BEGIN LISTED ENTRIES

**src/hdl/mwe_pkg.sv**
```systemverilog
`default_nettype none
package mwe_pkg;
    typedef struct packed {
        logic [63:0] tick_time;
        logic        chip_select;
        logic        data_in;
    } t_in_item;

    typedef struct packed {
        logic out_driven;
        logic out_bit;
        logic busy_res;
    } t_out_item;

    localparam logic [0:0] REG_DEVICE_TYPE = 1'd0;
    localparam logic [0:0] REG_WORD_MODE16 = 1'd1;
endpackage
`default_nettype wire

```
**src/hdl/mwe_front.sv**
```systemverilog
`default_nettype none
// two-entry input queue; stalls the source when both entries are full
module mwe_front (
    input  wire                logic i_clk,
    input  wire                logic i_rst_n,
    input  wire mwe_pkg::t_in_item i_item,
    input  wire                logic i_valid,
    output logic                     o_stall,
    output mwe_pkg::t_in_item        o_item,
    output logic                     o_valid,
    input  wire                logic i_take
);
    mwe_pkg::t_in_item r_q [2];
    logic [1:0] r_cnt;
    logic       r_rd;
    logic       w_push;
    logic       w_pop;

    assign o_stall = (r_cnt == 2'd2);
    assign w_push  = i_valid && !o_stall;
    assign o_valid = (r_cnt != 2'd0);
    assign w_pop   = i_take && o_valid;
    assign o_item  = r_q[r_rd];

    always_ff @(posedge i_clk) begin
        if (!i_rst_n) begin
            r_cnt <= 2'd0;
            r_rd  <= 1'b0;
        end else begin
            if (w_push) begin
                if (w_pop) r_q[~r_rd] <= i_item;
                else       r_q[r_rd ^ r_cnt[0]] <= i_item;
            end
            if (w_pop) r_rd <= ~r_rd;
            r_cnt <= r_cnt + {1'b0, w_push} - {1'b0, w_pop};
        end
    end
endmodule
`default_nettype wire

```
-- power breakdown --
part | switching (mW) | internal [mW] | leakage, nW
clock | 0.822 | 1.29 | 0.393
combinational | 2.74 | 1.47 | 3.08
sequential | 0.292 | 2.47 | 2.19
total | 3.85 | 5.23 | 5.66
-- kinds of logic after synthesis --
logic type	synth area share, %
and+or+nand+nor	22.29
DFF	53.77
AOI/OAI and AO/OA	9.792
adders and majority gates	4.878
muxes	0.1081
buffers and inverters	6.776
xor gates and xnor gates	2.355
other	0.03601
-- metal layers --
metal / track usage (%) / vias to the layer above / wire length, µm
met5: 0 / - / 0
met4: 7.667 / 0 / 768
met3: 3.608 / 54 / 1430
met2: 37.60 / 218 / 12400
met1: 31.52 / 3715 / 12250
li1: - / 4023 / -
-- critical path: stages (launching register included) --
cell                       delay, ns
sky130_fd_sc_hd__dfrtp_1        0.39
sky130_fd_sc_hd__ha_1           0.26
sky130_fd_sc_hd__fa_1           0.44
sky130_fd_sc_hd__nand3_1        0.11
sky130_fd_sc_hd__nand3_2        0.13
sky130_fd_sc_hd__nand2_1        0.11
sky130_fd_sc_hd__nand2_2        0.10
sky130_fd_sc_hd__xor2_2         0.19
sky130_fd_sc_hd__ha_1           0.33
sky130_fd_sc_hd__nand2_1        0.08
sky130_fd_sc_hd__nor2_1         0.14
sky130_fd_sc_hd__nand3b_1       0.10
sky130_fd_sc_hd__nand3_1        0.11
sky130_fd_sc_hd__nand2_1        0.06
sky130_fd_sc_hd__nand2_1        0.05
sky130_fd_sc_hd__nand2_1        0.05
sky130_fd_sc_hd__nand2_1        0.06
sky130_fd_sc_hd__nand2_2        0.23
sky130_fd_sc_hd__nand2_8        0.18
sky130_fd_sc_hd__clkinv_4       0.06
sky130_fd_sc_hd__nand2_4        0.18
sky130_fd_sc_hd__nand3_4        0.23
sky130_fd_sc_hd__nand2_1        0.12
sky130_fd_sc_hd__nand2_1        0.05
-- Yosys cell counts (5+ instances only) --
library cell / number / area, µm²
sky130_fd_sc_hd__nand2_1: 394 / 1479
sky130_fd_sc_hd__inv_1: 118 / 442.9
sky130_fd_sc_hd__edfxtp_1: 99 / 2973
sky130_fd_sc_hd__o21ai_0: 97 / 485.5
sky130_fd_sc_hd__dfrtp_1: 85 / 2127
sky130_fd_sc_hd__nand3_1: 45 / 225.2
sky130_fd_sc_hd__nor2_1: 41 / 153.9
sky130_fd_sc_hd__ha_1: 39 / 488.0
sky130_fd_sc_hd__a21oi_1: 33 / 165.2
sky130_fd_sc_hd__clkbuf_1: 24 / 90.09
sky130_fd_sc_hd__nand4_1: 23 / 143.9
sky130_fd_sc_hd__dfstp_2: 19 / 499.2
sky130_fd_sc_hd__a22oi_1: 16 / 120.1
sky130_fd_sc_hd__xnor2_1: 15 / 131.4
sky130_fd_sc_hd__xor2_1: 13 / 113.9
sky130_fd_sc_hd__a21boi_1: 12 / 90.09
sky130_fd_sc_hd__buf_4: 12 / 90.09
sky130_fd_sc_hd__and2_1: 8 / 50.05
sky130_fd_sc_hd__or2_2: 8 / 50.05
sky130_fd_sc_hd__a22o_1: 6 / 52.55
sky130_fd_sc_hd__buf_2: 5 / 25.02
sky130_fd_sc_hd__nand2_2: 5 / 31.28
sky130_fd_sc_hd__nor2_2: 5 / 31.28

END LISTED ENTRIES

» **WHAT YOU SHOULD DO**
From the line holding "-- power breakdown" to the line holding "sky130_fd_sc_hd__xor2_1: 13 / 113.9", inclusive, restate each line above exactly as written.

» **EXPECTED OUTPUT**
-- power breakdown --
part | switching (mW) | internal [mW] | leakage, nW
clock | 0.822 | 1.29 | 0.393
combinational | 2.74 | 1.47 | 3.08
sequential | 0.292 | 2.47 | 2.19
total | 3.85 | 5.23 | 5.66
-- kinds of logic after synthesis --
logic type	synth area share, %
and+or+nand+nor	22.29
DFF	53.77
AOI/OAI and AO/OA	9.792
adders and majority gates	4.878
muxes	0.1081
buffers and inverters	6.776
xor gates and xnor gates	2.355
other	0.03601
-- metal layers --
metal / track usage (%) / vias to the layer above / wire length, µm
met5: 0 / - / 0
met4: 7.667 / 0 / 768
met3: 3.608 / 54 / 1430
met2: 37.60 / 218 / 12400
met1: 31.52 / 3715 / 12250
li1: - / 4023 / -
-- critical path: stages (launching register included) --
cell                       delay, ns
sky130_fd_sc_hd__dfrtp_1        0.39
sky130_fd_sc_hd__ha_1           0.26
sky130_fd_sc_hd__fa_1           0.44
sky130_fd_sc_hd__nand3_1        0.11
sky130_fd_sc_hd__nand3_2        0.13
sky130_fd_sc_hd__nand2_1        0.11
sky130_fd_sc_hd__nand2_2        0.10
sky130_fd_sc_hd__xor2_2         0.19
sky130_fd_sc_hd__ha_1           0.33
sky130_fd_sc_hd__nand2_1        0.08
sky130_fd_sc_hd__nor2_1         0.14
sky130_fd_sc_hd__nand3b_1       0.10
sky130_fd_sc_hd__nand3_1        0.11
sky130_fd_sc_hd__nand2_1        0.06
sky130_fd_sc_hd__nand2_1        0.05
sky130_fd_sc_hd__nand2_1        0.05
sky130_fd_sc_hd__nand2_1        0.06
sky130_fd_sc_hd__nand2_2        0.23
sky130_fd_sc_hd__nand2_8        0.18
sky130_fd_sc_hd__clkinv_4       0.06
sky130_fd_sc_hd__nand2_4        0.18
sky130_fd_sc_hd__nand3_4        0.23
sky130_fd_sc_hd__nand2_1        0.12
sky130_fd_sc_hd__nand2_1        0.05
-- Yosys cell counts (5+ instances only) --
library cell / number / area, µm²
sky130_fd_sc_hd__nand2_1: 394 / 1479
sky130_fd_sc_hd__inv_1: 118 / 442.9
sky130_fd_sc_hd__edfxtp_1: 99 / 2973
sky130_fd_sc_hd__o21ai_0: 97 / 485.5
sky130_fd_sc_hd__dfrtp_1: 85 / 2127
sky130_fd_sc_hd__nand3_1: 45 / 225.2
sky130_fd_sc_hd__nor2_1: 41 / 153.9
sky130_fd_sc_hd__ha_1: 39 / 488.0
sky130_fd_sc_hd__a21oi_1: 33 / 165.2
sky130_fd_sc_hd__clkbuf_1: 24 / 90.09
sky130_fd_sc_hd__nand4_1: 23 / 143.9
sky130_fd_sc_hd__dfstp_2: 19 / 499.2
sky130_fd_sc_hd__a22oi_1: 16 / 120.1
sky130_fd_sc_hd__xnor2_1: 15 / 131.4
sky130_fd_sc_hd__xor2_1: 13 / 113.9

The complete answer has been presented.